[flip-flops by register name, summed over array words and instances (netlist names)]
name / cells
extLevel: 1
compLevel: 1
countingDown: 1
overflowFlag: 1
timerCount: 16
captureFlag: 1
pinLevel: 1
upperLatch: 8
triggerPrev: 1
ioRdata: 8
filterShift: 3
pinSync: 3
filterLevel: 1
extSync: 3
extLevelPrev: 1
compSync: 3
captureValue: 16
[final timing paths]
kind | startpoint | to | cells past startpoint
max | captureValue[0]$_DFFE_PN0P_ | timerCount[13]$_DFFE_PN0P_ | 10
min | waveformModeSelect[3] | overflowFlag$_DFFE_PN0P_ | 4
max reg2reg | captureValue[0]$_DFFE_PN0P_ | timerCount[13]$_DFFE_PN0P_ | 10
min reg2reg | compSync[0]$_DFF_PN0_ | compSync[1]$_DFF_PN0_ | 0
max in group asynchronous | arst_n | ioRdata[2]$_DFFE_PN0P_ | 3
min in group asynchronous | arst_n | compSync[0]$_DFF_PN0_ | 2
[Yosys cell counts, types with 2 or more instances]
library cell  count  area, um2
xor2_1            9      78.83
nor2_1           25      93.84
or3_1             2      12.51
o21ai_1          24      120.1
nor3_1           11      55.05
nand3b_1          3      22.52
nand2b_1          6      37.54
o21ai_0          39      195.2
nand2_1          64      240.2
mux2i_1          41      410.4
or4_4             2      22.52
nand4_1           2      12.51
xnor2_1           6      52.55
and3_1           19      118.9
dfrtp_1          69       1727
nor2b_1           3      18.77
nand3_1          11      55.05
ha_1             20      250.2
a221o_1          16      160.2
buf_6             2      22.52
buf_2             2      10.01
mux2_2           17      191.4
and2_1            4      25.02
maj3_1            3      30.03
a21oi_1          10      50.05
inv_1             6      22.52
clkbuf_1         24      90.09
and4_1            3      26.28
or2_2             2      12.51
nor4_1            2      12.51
<file path="src/core/owr_map.svh">
`ifndef OWR_MAP_SVH
`define OWR_MAP_SVH
// What this block does
// - mask bit k of each window governs display column k, k from 0 to 31.
// - clear mask bit gives a 12-pixel column; set bit gives 24 pixels.
// - in a double column each font pixel is shown in two adjacent positions.
// - characters after the first 32 of a row are always normal width.
// - window 2 horizontal start is value times 4 plus 30 OSD pixels.
// - window 2 vertical start is twice the value in character lines.
// - 9-bit page address where window 2 starts, holding its first row-start code.
// - blue, green, red gains are 7-bit fields; top bit reserved, reads zero.
// - 7-bit contrast scales all three colour channels together.
// - first two bias output registers each hold a full 8-bit code.
// - bit 5 of the shared DAC configuration picks the bias full-scale range.
// - config bit clear gives 4.5 V full scale, set gives 2.5 V.

// register offsets
`define OWR_W1_MASK_OFS 16'h8414
`define OWR_HPOS_OFS 16'h8418
`define OWR_VPOS_OFS 16'h8419
`define OWR_BASE_OFS 16'h841A
`define OWR_W2_MASK_OFS 16'h841C
`define OWR_BLUE_OFS 16'h8430
`define OWR_GREEN_OFS 16'h8431
`define OWR_RED_OFS 16'h8432
`define OWR_CONTR_OFS 16'h8433
`define OWR_BIAS1_OFS 16'h8434
`define OWR_BIAS2_OFS 16'h8435

// reset values
`define OWR_W1_MASK_RST 32'h0000_0000
`define OWR_W2_MASK_RST 32'h0000_0000
`define OWR_HPOS_RST 8'h00
`define OWR_VPOS_RST 8'h00
`define OWR_BASE_RST 9'h000
`define OWR_GAIN_RST 7'h00
`define OWR_CONTR_RST 7'h00
`define OWR_BIAS_RST 8'h00

// field positions and geometry
`define OWR_DAC_RANGE_BIT 5
`define OWR_HPOS_OFFSET_PX 11'h01E
`define OWR_MASK_COLS 8'h20
`define OWR_NORMAL_PX 5'h0C
`define OWR_DOUBLE_PX 5'h18
`endif

</file>
<file path="src/core/owr_pkg.sv">
package owr_pkg;
    // register selected by a bus address
    typedef enum logic [3:0] {
        OWR_SEL_NONE,
        OWR_SEL_W1_MASK,
        OWR_SEL_HPOS,
        OWR_SEL_VPOS,
        OWR_SEL_BASE,
        OWR_SEL_W2_MASK,
        OWR_SEL_BLUE,
        OWR_SEL_GREEN,
        OWR_SEL_RED,
        OWR_SEL_CONTR,
        OWR_SEL_BIAS1,
        OWR_SEL_BIAS2
    } owr_sel_t;
endpackage

</file>
<file path="src/core/owr_col_width.sv">
`timescale 1ns/1ps
`include "owr_map.svh"
module owr_col_width import owr_pkg::*; (
    input wire logic [31:0] mask,
    input wire logic [7:0] char_index,
    input wire logic [4:0] pixel_in_col,
    output logic dbl,
    output logic [4:0] col_pixels,
    output logic [3:0] font_col
);
    // width of one column and the font pixel shown at a position
    always_comb begin
        dbl = (char_index < `OWR_MASK_COLS) && mask[char_index[4:0]];
        col_pixels = dbl ? `OWR_DOUBLE_PX : `OWR_NORMAL_PX;
        if (dbl) begin
            font_col = pixel_in_col[4:1];
        end else begin
            font_col = pixel_in_col[3:0];
        end
    end
endmodule

</file>
<file path="src/core/owr_regs.sv">
`timescale 1ns/1ps
`include "owr_map.svh"
module owr_regs import owr_pkg::*; (
    input wire logic clk,
    input wire logic arst_n,
    input wire logic [15:0] reg_addr,
    input wire logic reg_wr,
    input wire logic [7:0] reg_wdata,
    input wire logic reg_rd,
    output logic [7:0] reg_rdata,
    output logic reg_rvalid,
    output logic [31:0] win1_col_mask,
    output logic [31:0] win2_col_mask,
    output logic [7:0] second_window_hpos,
    output logic [7:0] second_window_vpos,
    output logic [8:0] second_window_base,
    output logic [10:0] win2_hstart_px,
    output logic [8:0] win2_vstart_lines,
    output logic [6:0] blue_gain_setting,
    output logic [6:0] green_gain_setting,
    output logic [6:0] red_gain_setting,
    output logic [6:0] contrast_setting,
    output logic [7:0] bias_code_one,
    output logic [7:0] bias_code_two,
    input wire logic [7:0] dac_config_register,
    output logic bias_fullscale_low,
    input wire logic rend_win_sel,
    input wire logic [7:0] rend_char_index,
    input wire logic [4:0] rend_pixel_in_col,
    input wire logic [8:0] rend_page_addr,
    output logic rend_double,
    output logic [4:0] rend_col_pixels,
    output logic [3:0] rend_font_col,
    output logic rend_row_start
);
    // address decode, shared by the write and read paths
    function automatic owr_sel_t decode(input logic [15:0] a);
        if ({a[15:2], 2'b00} == `OWR_W1_MASK_OFS) begin
            decode = OWR_SEL_W1_MASK;
        end else if ({a[15:2], 2'b00} == `OWR_W2_MASK_OFS) begin
            decode = OWR_SEL_W2_MASK;
        end else if ({a[15:1], 1'b0} == `OWR_BASE_OFS) begin
            decode = OWR_SEL_BASE;
        end else begin
            case (a)
                `OWR_HPOS_OFS: decode = OWR_SEL_HPOS;
                `OWR_VPOS_OFS: decode = OWR_SEL_VPOS;
                `OWR_BLUE_OFS: decode = OWR_SEL_BLUE;
                `OWR_GREEN_OFS: decode = OWR_SEL_GREEN;
                `OWR_RED_OFS: decode = OWR_SEL_RED;
                `OWR_CONTR_OFS: decode = OWR_SEL_CONTR;
                `OWR_BIAS1_OFS: decode = OWR_SEL_BIAS1;
                `OWR_BIAS2_OFS: decode = OWR_SEL_BIAS2;
                default: decode = OWR_SEL_NONE;
            endcase
        end
    endfunction

    owr_sel_t wr_sel;
    owr_sel_t rd_sel;
    logic [31:0] next_win1_col_mask;
    logic [31:0] next_win2_col_mask;
    logic [7:0] next_hpos;
    logic [7:0] next_vpos;
    logic [8:0] next_base;
    logic [10:0] next_hstart_px;
    logic [8:0] next_vstart_lines;
    logic [6:0] next_blue;
    logic [6:0] next_green;
    logic [6:0] next_red;
    logic [6:0] next_contrast;
    logic [7:0] next_bias_one;
    logic [7:0] next_bias_two;
    logic next_fullscale_low;
    logic [7:0] next_rdata;
    logic next_rvalid;
    logic cw_dbl;
    logic [4:0] cw_pixels;
    logic [3:0] cw_font_col;
    logic next_row_start;

    assign wr_sel = decode(reg_addr);
    assign rd_sel = decode(reg_addr);

    // register writes; unmapped addresses are ignored
    always_comb begin
        next_win1_col_mask = win1_col_mask;
        next_win2_col_mask = win2_col_mask;
        next_hpos = second_window_hpos;
        next_vpos = second_window_vpos;
        next_base = second_window_base;
        next_blue = blue_gain_setting;
        next_green = green_gain_setting;
        next_red = red_gain_setting;
        next_contrast = contrast_setting;
        next_bias_one = bias_code_one;
        next_bias_two = bias_code_two;
        if (reg_wr) begin
            case (wr_sel)
                OWR_SEL_W1_MASK: next_win1_col_mask[8 * reg_addr[1:0] +: 8] = reg_wdata;
                OWR_SEL_W2_MASK: next_win2_col_mask[8 * reg_addr[1:0] +: 8] = reg_wdata;
                OWR_SEL_HPOS: next_hpos = reg_wdata;
                OWR_SEL_VPOS: next_vpos = reg_wdata;
                OWR_SEL_BASE: begin
                    if (reg_addr[0]) begin
                        next_base[8] = reg_wdata[0];
                    end else begin
                        next_base[7:0] = reg_wdata;
                    end
                end
                OWR_SEL_BLUE: next_blue = reg_wdata[6:0];
                OWR_SEL_GREEN: next_green = reg_wdata[6:0];
                OWR_SEL_RED: next_red = reg_wdata[6:0];
                OWR_SEL_CONTR: next_contrast = reg_wdata[6:0];
                OWR_SEL_BIAS1: next_bias_one = reg_wdata;
                OWR_SEL_BIAS2: next_bias_two = reg_wdata;
                default: next_hpos = second_window_hpos;
            endcase
        end
        next_hstart_px = {1'b0, next_hpos, 2'b00} + `OWR_HPOS_OFFSET_PX;
        next_vstart_lines = {next_vpos, 1'b0};
        next_fullscale_low = dac_config_register[`OWR_DAC_RANGE_BIT];
    end

    // control register state
    always_ff @(posedge clk or negedge arst_n) begin
        if (!arst_n) begin
            win1_col_mask <= `OWR_W1_MASK_RST;
            win2_col_mask <= `OWR_W2_MASK_RST;
            second_window_hpos <= `OWR_HPOS_RST;
            second_window_vpos <= `OWR_VPOS_RST;
            second_window_base <= `OWR_BASE_RST;
            win2_hstart_px <= {1'b0, `OWR_HPOS_RST, 2'b00} + `OWR_HPOS_OFFSET_PX;
            win2_vstart_lines <= {`OWR_VPOS_RST, 1'b0};
            blue_gain_setting <= `OWR_GAIN_RST;
            green_gain_setting <= `OWR_GAIN_RST;
            red_gain_setting <= `OWR_GAIN_RST;
            contrast_setting <= `OWR_CONTR_RST;
            bias_code_one <= `OWR_BIAS_RST;
            bias_code_two <= `OWR_BIAS_RST;
            bias_fullscale_low <= 1'b0;
        end else begin
            win1_col_mask <= next_win1_col_mask;
            win2_col_mask <= next_win2_col_mask;
            second_window_hpos <= next_hpos;
            second_window_vpos <= next_vpos;
            second_window_base <= next_base;
            win2_hstart_px <= next_hstart_px;
            win2_vstart_lines <= next_vstart_lines;
            blue_gain_setting <= next_blue;
            green_gain_setting <= next_green;
            red_gain_setting <= next_red;
            contrast_setting <= next_contrast;
            bias_code_one <= next_bias_one;
            bias_code_two <= next_bias_two;
            bias_fullscale_low <= next_fullscale_low;
        end
    end

    // read mux; reserved bits and unmapped addresses read as zero
    always_comb begin
        next_rdata = 8'h00;
        next_rvalid = reg_rd;
        if (reg_rd) begin
            case (rd_sel)
                OWR_SEL_W1_MASK: next_rdata = win1_col_mask[8 * reg_addr[1:0] +: 8];
                OWR_SEL_W2_MASK: next_rdata = win2_col_mask[8 * reg_addr[1:0] +: 8];
                OWR_SEL_HPOS: next_rdata = second_window_hpos;
                OWR_SEL_VPOS: next_rdata = second_window_vpos;
                OWR_SEL_BASE: next_rdata = reg_addr[0] ? {7'h00, second_window_base[8]} : second_window_base[7:0];
                OWR_SEL_BLUE: next_rdata = {1'b0, blue_gain_setting};
                OWR_SEL_GREEN: next_rdata = {1'b0, green_gain_setting};
                OWR_SEL_RED: next_rdata = {1'b0, red_gain_setting};
                OWR_SEL_CONTR: next_rdata = {1'b0, contrast_setting};
                OWR_SEL_BIAS1: next_rdata = bias_code_one;
                OWR_SEL_BIAS2: next_rdata = bias_code_two;
                default: next_rdata = 8'h00;
            endcase
        end
    end

    // read answer, one cycle after the strobe
    always_ff @(posedge clk or negedge arst_n) begin
        if (!arst_n) begin
            reg_rdata <= 8'h00;
            reg_rvalid <= 1'b0;
        end else begin
            reg_rdata <= next_rdata;
            reg_rvalid <= next_rvalid;
        end
    end

    // column geometry for the renderer, mask picked by window
    owr_col_width u_col_width (
        .mask(rend_win_sel ? win2_col_mask : win1_col_mask),
        .char_index(rend_char_index),
        .pixel_in_col(rend_pixel_in_col),
        .dbl(cw_dbl),
        .col_pixels(cw_pixels),
        .font_col(cw_font_col)
    );

    always_comb begin
        next_row_start = (rend_page_addr == second_window_base);
    end

    // renderer answers, registered so the outputs are clean
    always_ff @(posedge clk or negedge arst_n) begin
        if (!arst_n) begin
            rend_double <= 1'b0;
            rend_col_pixels <= `OWR_NORMAL_PX;
            rend_font_col <= 4'h0;
            rend_row_start <= 1'b0;
        end else begin
            rend_double <= cw_dbl;
            rend_col_pixels <= cw_pixels;
            rend_font_col <= cw_font_col;
            rend_row_start <= next_row_start;
        end
    end
endmodule

</file>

═══

■ **Task**
Please return the lines above that run from the line containing "kind | startpoint" to the line containing "min reg2reg |", inclusive, exactly and with no other lines.

■ **Task result**
kind | startpoint | to | cells past startpoint
max | captureValue[0]$_DFFE_PN0P_ | timerCount[13]$_DFFE_PN0P_ | 10
min | waveformModeSelect[3] | overflowFlag$_DFFE_PN0P_ | 4
max reg2reg | captureValue[0]$_DFFE_PN0P_ | timerCount[13]$_DFFE_PN0P_ | 10
min reg2reg | compSync[0]$_DFF_PN0_ | compSync[1]$_DFF_PN0_ | 0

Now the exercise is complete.